## src/rtl/hp_slot_pkg.sv

```systemverilog
package hp_slot_pkg;
  localparam int REG_W = 16;

  // command register bit positions
  localparam int C_BTN_EN  = 0;
  localparam int C_PDC_EN  = 3;
  localparam int C_CC_EN   = 4;
  localparam int C_IRQ_EN  = 5;
  localparam int C_LOCK    = 11;

  // status register bit positions
  localparam int S_BTN  = 0;
  localparam int S_PDC  = 3;
  localparam int S_CC   = 4;
  localparam int S_PRES = 6;
  localparam int S_LOCK = 7;

  localparam logic [REG_W-1:0] CTL_WMASK = 16'h03F9;
  localparam logic [REG_W-1:0] CTL_RESET = 16'h03C0;
  localparam logic [REG_W-1:0] EVT_MASK  = 16'h0019;

  // expand a byte-enable pair into a bit mask over one register
  function automatic logic [REG_W-1:0] be_mask(input logic [1:0] be);
    be_mask = {{8{be[1]}}, {8{be[0]}}};
  endfunction

  // event bits line up with their enables at the same positions
  function automatic logic notify_cond(input logic [REG_W-1:0] ctl,
                                       input logic [REG_W-1:0] sta);
    notify_cond = ctl[C_IRQ_EN] && (|(ctl & sta & EVT_MASK));
  endfunction

  function automatic logic [REG_W-1:0] w1c_apply(input logic [REG_W-1:0] sta,
                                                 input logic [REG_W-1:0] data,
                                                 input logic [1:0]       be);
    w1c_apply = sta & ~(data & EVT_MASK & be_mask(be));
  endfunction

  function automatic logic [REG_W-1:0] ctl_merge(input logic [REG_W-1:0] old,
                                                 input logic [REG_W-1:0] data,
                                                 input logic [1:0]       be);
    logic [REG_W-1:0] m;
    m = be_mask(be) & CTL_WMASK;
    ctl_merge = (old & ~m) | (data & m);
  endfunction
endpackage

```

## src/rtl/hp_slot_regs.sv

```systemverilog
module hp_slot_regs
  import hp_slot_pkg::*;
(
  input  logic             clk,
  input  logic             rst_n,
  input  logic             wr_en,
  input  logic [3:0]       wr_be,
  input  logic [2*REG_W-1:0] wr_data,
  input  logic             btn_press,
  input  logic             plug_req,
  input  logic             plug_insert,
  input  logic             boot_present,
  output logic [REG_W-1:0] ctl_q,
  output logic [REG_W-1:0] sta_q,
  output logic             sta_wr,
  output logic             cond_after_clr,
  output logic             cond_next,
  output logic             plug_busy
);
  logic             ctl_wr;
  logic             lock_cmd;
  logic             locked;
  logic             plug_ok;
  logic [REG_W-1:0] sta_clr;
  logic [REG_W-1:0] sta_nxt;
  logic [REG_W-1:0] ctl_nxt;

  assign sta_wr   = wr_en && (|wr_be[3:2]);
  assign ctl_wr   = wr_en && (|wr_be[1:0]);
  assign lock_cmd = ctl_wr && wr_be[1] && wr_data[C_LOCK];
  assign locked   = sta_q[S_LOCK];
  assign plug_ok  = plug_req && !locked;

  // step 1: status clear
  assign sta_clr = sta_wr ? w1c_apply(sta_q, wr_data[2*REG_W-1:REG_W], wr_be[3:2])
                          : sta_q;
  assign cond_after_clr = notify_cond(ctl_q, sta_clr);

  // step 2: command, step 3: events
  assign ctl_nxt = ctl_wr ? ctl_merge(ctl_q, wr_data[REG_W-1:0], wr_be[1:0]) : ctl_q;

  always_comb begin
    sta_nxt = sta_clr;
    if (lock_cmd) sta_nxt[S_LOCK] = ~sta_nxt[S_LOCK];
    if (ctl_wr)   sta_nxt[S_CC]   = 1'b1;
    if (btn_press) sta_nxt[S_BTN] = 1'b1;
    if (plug_ok) begin
      sta_nxt[S_PRES] = plug_insert;
      sta_nxt[S_PDC]  = 1'b1;
    end
    if (boot_present) sta_nxt[S_PRES] = 1'b1;
  end

  assign cond_next = notify_cond(ctl_nxt, sta_nxt);

  always_ff @(posedge clk) begin
    if (!rst_n) begin
      ctl_q     <= CTL_RESET;
      sta_q     <= '0;
      plug_busy <= 1'b0;
    end else begin
      ctl_q     <= ctl_nxt;
      sta_q     <= sta_nxt;
      plug_busy <= plug_req && locked;
    end
  end

  // a command always leaves command-done set
  p_cmd_done_r3: assert property (@(posedge clk) disable iff (!rst_n)
    ctl_wr |=> sta_q[S_CC]);

  // the interlock command flips the interlock state
  p_lock_toggle_r4: assert property (@(posedge clk) disable iff (!rst_n)
    lock_cmd |=> (sta_q[S_LOCK] != $past(sta_q[S_LOCK])));

  // a refusal is only given while locked
  p_busy_locked_r11: assert property (@(posedge clk) disable iff (!rst_n)
    plug_busy |-> $past(locked && plug_req));

  // a refused request leaves the change bit alone
  p_busy_no_pdc_r11: assert property (@(posedge clk) disable iff (!rst_n)
    (plug_req && locked && !ctl_wr && !sta_wr && !boot_present && !btn_press)
      |=> $stable(sta_q));
endmodule

```

## src/rtl/hp_slot_notify.sv

```systemverilog
module hp_slot_notify #(
  parameter int VEC_W = 5
) (
  input  logic             clk,
  input  logic             rst_n,
  input  logic             sta_wr,
  input  logic             cond_after_clr,
  input  logic             cond_next,
  input  logic             msi_en,
  input  logic             msix_en,
  input  logic [VEC_W-1:0] vec_in,
  output logic             intx,
  output logic             msg_pulse,
  output logic             msg_msix,
  output logic [VEC_W-1:0] msg_vec
);
  logic notified_q;
  logic base_flag;
  logic change;
  logic msg_mode;

  // a status write updates the held flag silently before the compare
  assign base_flag = sta_wr ? cond_after_clr : notified_q;
  assign change    = cond_next != base_flag;
  assign msg_mode  = msi_en || msix_en;

  always_ff @(posedge clk) begin
    if (!rst_n) begin
      notified_q <= 1'b0;
      intx       <= 1'b0;
      msg_pulse  <= 1'b0;
      msg_msix   <= 1'b0;
      msg_vec    <= '0;
    end else begin
      notified_q <= cond_next;
      msg_pulse  <= change && msg_mode;
      msg_msix   <= msix_en;
      msg_vec    <= vec_in;
      if (!msg_mode) begin
        if (change)                       intx <= cond_next;
        else if (sta_wr && !cond_after_clr) intx <= 1'b0;
      end
    end
  end

  // a message only goes out in a message mode
  p_msg_needs_mode_r6: assert property (@(posedge clk) disable iff (!rst_n)
    msg_pulse |-> $past(msg_mode));

  // a change in message mode is always announced
  p_msg_on_change_r6: assert property (@(posedge clk) disable iff (!rst_n)
    (msg_mode && change) |=> msg_pulse);

  // no change, no message
  p_quiet_r7: assert property (@(posedge clk) disable iff (!rst_n)
    !change |=> !msg_pulse);

  // level mode tracks the condition
  p_intx_level_r8: assert property (@(posedge clk) disable iff (!rst_n)
    (!msg_mode && change) |=> (intx == $past(cond_next)));

  // message mode leaves the level alone
  p_intx_hold_r8: assert property (@(posedge clk) disable iff (!rst_n)
    msg_mode |=> (intx == $past(intx)));
endmodule

```

## src/rtl/hp_slot_ctrl.sv

```systemverilog
module hp_slot_ctrl
  import hp_slot_pkg::*;
#(
  parameter int VEC_W = 5
) (
  input  logic             clk,
  input  logic             rst_n,
  input  logic             wr_en,
  input  logic [3:0]       wr_be,
  input  logic [31:0]      wr_data,
  output logic [31:0]      rd_data,
  input  logic             btn_press,
  input  logic             plug_req,
  input  logic             plug_insert,
  input  logic             boot_present,
  output logic             plug_busy,
  input  logic             msi_en,
  input  logic             msix_en,
  input  logic [VEC_W-1:0] vec_in,
  output logic             intx,
  output logic             msg_pulse,
  output logic             msg_msix,
  output logic [VEC_W-1:0] msg_vec
);
  logic [REG_W-1:0] ctl_q;
  logic [REG_W-1:0] sta_q;
  logic             sta_wr;
  logic             cond_after_clr;
  logic             cond_next;

  hp_slot_regs u_regs (
    .clk            (clk),
    .rst_n          (rst_n),
    .wr_en          (wr_en),
    .wr_be          (wr_be),
    .wr_data        (wr_data),
    .btn_press      (btn_press),
    .plug_req       (plug_req),
    .plug_insert    (plug_insert),
    .boot_present   (boot_present),
    .ctl_q          (ctl_q),
    .sta_q          (sta_q),
    .sta_wr         (sta_wr),
    .cond_after_clr (cond_after_clr),
    .cond_next      (cond_next),
    .plug_busy      (plug_busy)
  );

  hp_slot_notify #(.VEC_W(VEC_W)) u_notify (
    .clk            (clk),
    .rst_n          (rst_n),
    .sta_wr         (sta_wr),
    .cond_after_clr (cond_after_clr),
    .cond_next      (cond_next),
    .msi_en         (msi_en),
    .msix_en        (msix_en),
    .vec_in         (vec_in),
    .intx           (intx),
    .msg_pulse      (msg_pulse),
    .msg_msix       (msg_msix),
    .msg_vec        (msg_vec)
  );

  assign rd_data = {sta_q, ctl_q};

  // the interlock command bit never reads back as 1
  p_lock_reads_zero_r4: assert property (@(posedge clk) disable iff (!rst_n)
    (wr_en && wr_be[1] && wr_data[C_LOCK]) |=> !rd_data[C_LOCK]);
endmodule

```

## config.mk

```make
export PLATFORM = sky130hd
export DESIGN_NAME = hp_slot_ctrl
export DESIGN_NICKNAME = d
export VERILOG_FILES = /design/src/rtl/hp_slot_pkg.sv /design/src/rtl/hp_slot_regs.sv /design/src/rtl/hp_slot_notify.sv /design/src/rtl/hp_slot_ctrl.sv
export SDC_FILE = /design/constraint.sdc
export NUM_CORES = 1
export LEC_CHECK = 0
export BUFFER_PORTS_ARGS = -buffer_cell sky130_fd_sc_hd__buf_2
export CORE_AREA = 2 2 58 60
export CTS_BUF_LIST = sky130_fd_sc_hd__clkbuf_16
export DETAILED_ROUTE_END_ITERATION = 6
export DIE_AREA = 0 0 60 62
export PLACE_DENSITY_LB_ADDON = 0.05
export SLEW_MARGIN = 20
export SYNTH_ARGS = -nofsm -noshare
export SYNTH_HDL_FRONTEND = slang
export SYNTH_HIERARCHICAL = 1
export SYNTH_SLANG_ARGS = --single-unit
```

## constraint.sdc

```tcl
create_clock -name clk -period 3.7 [get_ports clk]
set_input_delay 0.185 -clock clk [delete_from_list [all_inputs] [get_ports clk]]
set_output_delay 0.185 -clock clk [all_outputs]
set_load 0.01 [all_outputs]
```

Word level (Yosys, flattened, before mapping) --
Cells that the tools add are included.
Storage, ports and cells: register bits after elaboration 42, bits of input ports 50, bits in latches 0, RAM bits 0, memory bits (read-only) 0, memories kept 0, logic and storage cells 50
Cells by class: bitwise operators 11, equality and inequality tests 1, muxes and demuxes 11, multipliers 0, $add $sub $neg 0, shifts and indexed selects 0, divide/modulo/power cells 0, $lt $le $gt $ge 0, reduce and logical (&&, ||, !) cells 19
Operator list (count):
- 16-bit AND | 2
- 16-bit two-way mux | 2
- 16-bit by 10-bit AND with 16-bit output | 1
- 5-bit by 16-bit AND with 16-bit output | 1
- 10-bit NOT with 16-bit output | 1
- 16-bit NOT | 1
- 16-bit bitwise OR | 1
- 5-bit AND | 2
- 1-bit logical AND | 10
- 1-bit two-way mux | 9
- 3-bit OR reduction | 2
- 2-bit OR reduction | 2
- 1-bit zero test | 2
- 1-bit NOT | 2
- 2-bit AND reduction | 1
- 2-bit nonzero test | 1
- 1-bit logical OR | 1
- 1-bit inequality test | 1

Longest topological paths before layout --
depth in word-level cells 11, depth in mapped cells 8, mapped depth without buffers 7

Hierarchy --
The synthesis kept the hierarchy.
By module, submodules not included:
- hp_slot_regs | area each 760.7 sq um, times used 1, cells an instance 84
- hp_slot_notify | area each 294.0 sq um, times used 1, cells an instance 25

Least setup slack after synthesis --
Ideal clock, no wire load.
kind register -> register, start point register u_regs.sta_q[7], end point register u_notify.intx, clock period less this slack 1504 ps, required time 3628 ps, data arrival time 1432 ps, cell stages (with the launch flop) 8, setup slack 2196 ps, cells stage by stage dfxtp_1 nor2b_1 a21oi_2 o22a_1 a21oi_2 ha_1 a21boi_2 mux2i_1
On the way: longest elaborated chain between the ends 9
Ends and longest elaborated chain:
- from (decl) | line hp_slot_regs.sv:14 | output logic [REG_W-1:0] sta_q,
- from (signal assigned) | line hp_slot_regs.sv:63 | sta_q <= sta_nxt;
- 1-bit zero test * | line hp_slot_regs.sv:32 | assign plug_ok = plug_req && !locked;
- 1-bit logical AND * | line hp_slot_regs.sv:32
- 1-bit two-way mux * | line hp_slot_regs.sv:47 | if (plug_ok) begin
- 5-bit AND * | line hp_slot_pkg.sv:30 | notify_cond = ctl[C_IRQ_EN] && (|(ctl & sta & EVT_MASK));
- 3-bit OR reduction * | line hp_slot_pkg.sv:30
- 1-bit logical AND * | line hp_slot_pkg.sv:30
- via cond_next | line hp_slot_ctrl.sv:29 | logic cond_next;
- 1-bit inequality test | line hp_slot_notify.sv:24 | assign change = cond_next != base_flag;
- 2-bit nonzero test (no source line)
- 2-bit AND reduction (no source line)
- to (signal assigned) | line hp_slot_notify.sv:40 | if (change) intx <= cond_next;
- to (decl) | line hp_slot_notify.sv:12 | output logic intx,
The timed path passes the listed nets; every way through them passes the cells marked *. A chain may end at the register's enable or synchronous reset.

Worst setup path in the final report --
Same ends and word-level chain as after synthesis.

==> run summary <==
share of cells above drive strength 1 - 40.4%
CP required - 3.88 ns
EDFF count, synth - 0
Mapped Area - 0.00105 mm²
CTS tree - done
Site Rows - 21
GPL Wtd Cong - 0.716
hold_ws - 0.135 ns
worst-path fanout max - 4
Residual DRC - 0
hold_buf cts - 0
P_leak - 0.679 nW
first-pass GRT wire length - 3200 µm
Avg Inst Size Synth - 9.68 µm²
synth warn - 6
pwr dens - 427 mW/mm²
Synth area leaders - dfxtp_1 44%, buf_4 14%, mux2i_1 5.7%, nand3_1 5.7%, and2_1 4.2%
slowest CP cell - dfxtp_1
Multi-input gate area - 500 µm²
post-layout min period - 1.63 ns
number of global-route vias before repair - 745
crit path buf inv count - 0
H-tree levels - 1
TNS Setup - 0 ns
fin util - 42.7%
initial antenna violation count - 0
DIE HEIGHT - 62 µm
clk root buf - clkbuf_16
Core Region - 0.00318 mm²
ys flop type - dfxtp_1
Post-CTS Repair Setup Buffers - 0
top cell type's share of synthesized area - 43.7%
CTS sink cnt - 23
final worst slack - 2.07 ns
clock slew at reported path FFs - 0.06 ns
Setup WS pre-CTS - 1.87 ns
diodes inserted - 0
post-placement cell count - 203
via count - 851
Max-cap violations - 0
grt ovf - 0
critical path arrival - 1.81 ns
Seq/Total Area, Yosys - 43.7%
DRT iter0 DRCs - 8
status - finished, final reports clean
crit path capture type - flip-flop
Fillers - 342
Syn Inst Count - 109
most common cell in the netlist - dfxtp_1
Max VDD drop - 150 µV
Period Utilization, post-route - 44.0%
Max clock buf depth - 2
total CTS buffers - 3
antenna viol nets, final - 0
Worst-Skew Late Latency - 0.25 ns
wire length per cell - 10.3 µm
Tot GR Track Use - 11.8%
CP Class - reg -> reg
Fmax - 0.614 GHz
Worst path top cell family by delay - compound AO/OA/AOI/OAI gates
Commonest cells post-synth - 23 x dfxtp_1, 19 x buf_4, 12 x nand3_1
slowest stage delay, CP - 0.34 ns
Max Slew Vio Count - 0
worst hold-check path type - in -> reg
unrepaired setup endpoints after global routing - false
synth unique cells - 29
I/O pins - 91
endpoints failing setup - 0
Final Skew - 0.00400 ns
Die X - 60 µm
FF/Latch Area - 460 µm²
crit path cell chain - nor2b_1 > a21oi_2 > o22a_1 > a21oi_2 > ha_1 > a21boi_2 > mux2i_1
Top cell by count, worst path - a21oi_2
Initial Util - 33.2%
HPWL Detailed - 1660 µm
die footprint - 0.00372 mm²
Synth area leader - dfxtp_1
drt pass-1 iters - 4
NumNets Final - 213
Routed WL - 2120 µm
asr flop ratio synth - 0%
Synth Register Bits - 23
area grow syn2layout - 28.6%
final hold violation count - 0
fin cells - 207
Port Buf Inserts - 51
startpoint types - flip-flop
post_cts resized - 0
routed vias/inst - 4.11
largest net degree at the start of global routing - 25
-- metrics by stage --
stage          cell area (µm²)  power, mW
2_1_floorplan             1120      0.337
3_3_place_gp              1280      0.357
3_5_place_dp              1280      0.358
4_1_cts                   1360      0.591
5_1_grt                   1360      0.610
6_report                  1360      0.579
-- cells in the final DEF, fill, tap and decap left out, types with 2 or more instances in the layout --
cell,n
a21oi_2,3
and2_1,7
buf_2,51
clkbuf_16,3
conb_1,19
dfxtp_1,23
inv_1,2
mux2i_1,6
nand2_1,7
nand3_1,12
nand3_2,3
nor2b_1,7
o21a_1,3
-- where the power goes --
| group | switching [mW] | internal (mW) |
|---|---|---|
| Sequential | 0.00677 | 0.261 |
| Clock | 0.0824 | 0.144 |
| Combinational | 0.0462 | 0.0378 |
-- layout make-up --
cell class | count | share of cell area (%)
Clock buffer | 3 | 5.54
Clock inverter | 1 | 0.277
Inverter | 1 | 0.277
Multi-Input combinational cell | 82 | 36.9
Sequential cell | 23 | 33.9
Tap cell | 46 | 4.24
Timing Repair Buffer | 51 | 18.8
-- cells by family (layout without fill, tap and decap cells) --
group / count (synthesis) / after routing / synth area share, %
AO/OA/AOI/OAI: 10 / 10 / 7.59
XOR/XNOR: 1 / 1 / 0.831
adder cells (fa/ha/maj): 1 / 1 / 1.19
buffers and inverters: 22 / 56 / 15.3
flip-flops: 23 / 23 / 43.7
multiplexers: 7 / 7 / 6.76
other: 1 / 19 / 0.356
AND/OR/NAND/NOR: 44 / 44 / 24.3
-- metal layers --
layer / vias to the layer above / global-route usage (%) / part of all wire (%)
met2: 32 / 19.9 / 51
met5: - / 0 / 0
met4: 0 / 7.62 / 1.3
met1: 386 / 13.6 / 41
met3: 2 / 2.69 / 6.9
li1: 431 / - / -
-- path summary, 6_finish.rpt --
kind	startpoint	endpoint	slack, ns	cells after the start
min	vec_in[3]	u_notify/msg_vec[3]	0.14	2
min reg2reg	flip-flop	flip-flop	0.47	2
max	u_regs/sta_q[7]	u_notify/intx	2.07	7
max reg2reg	u_regs/sta_q[7]	u_notify/intx	2.07	7
(Power assumes the default switching activity.)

● ● ●

_REQUIRED ACTION_: Check each line above for the string "goes" and copy those that have it.

_ANSWER SECTION_:
  // a message only goes out in a message mode
-- where the power goes --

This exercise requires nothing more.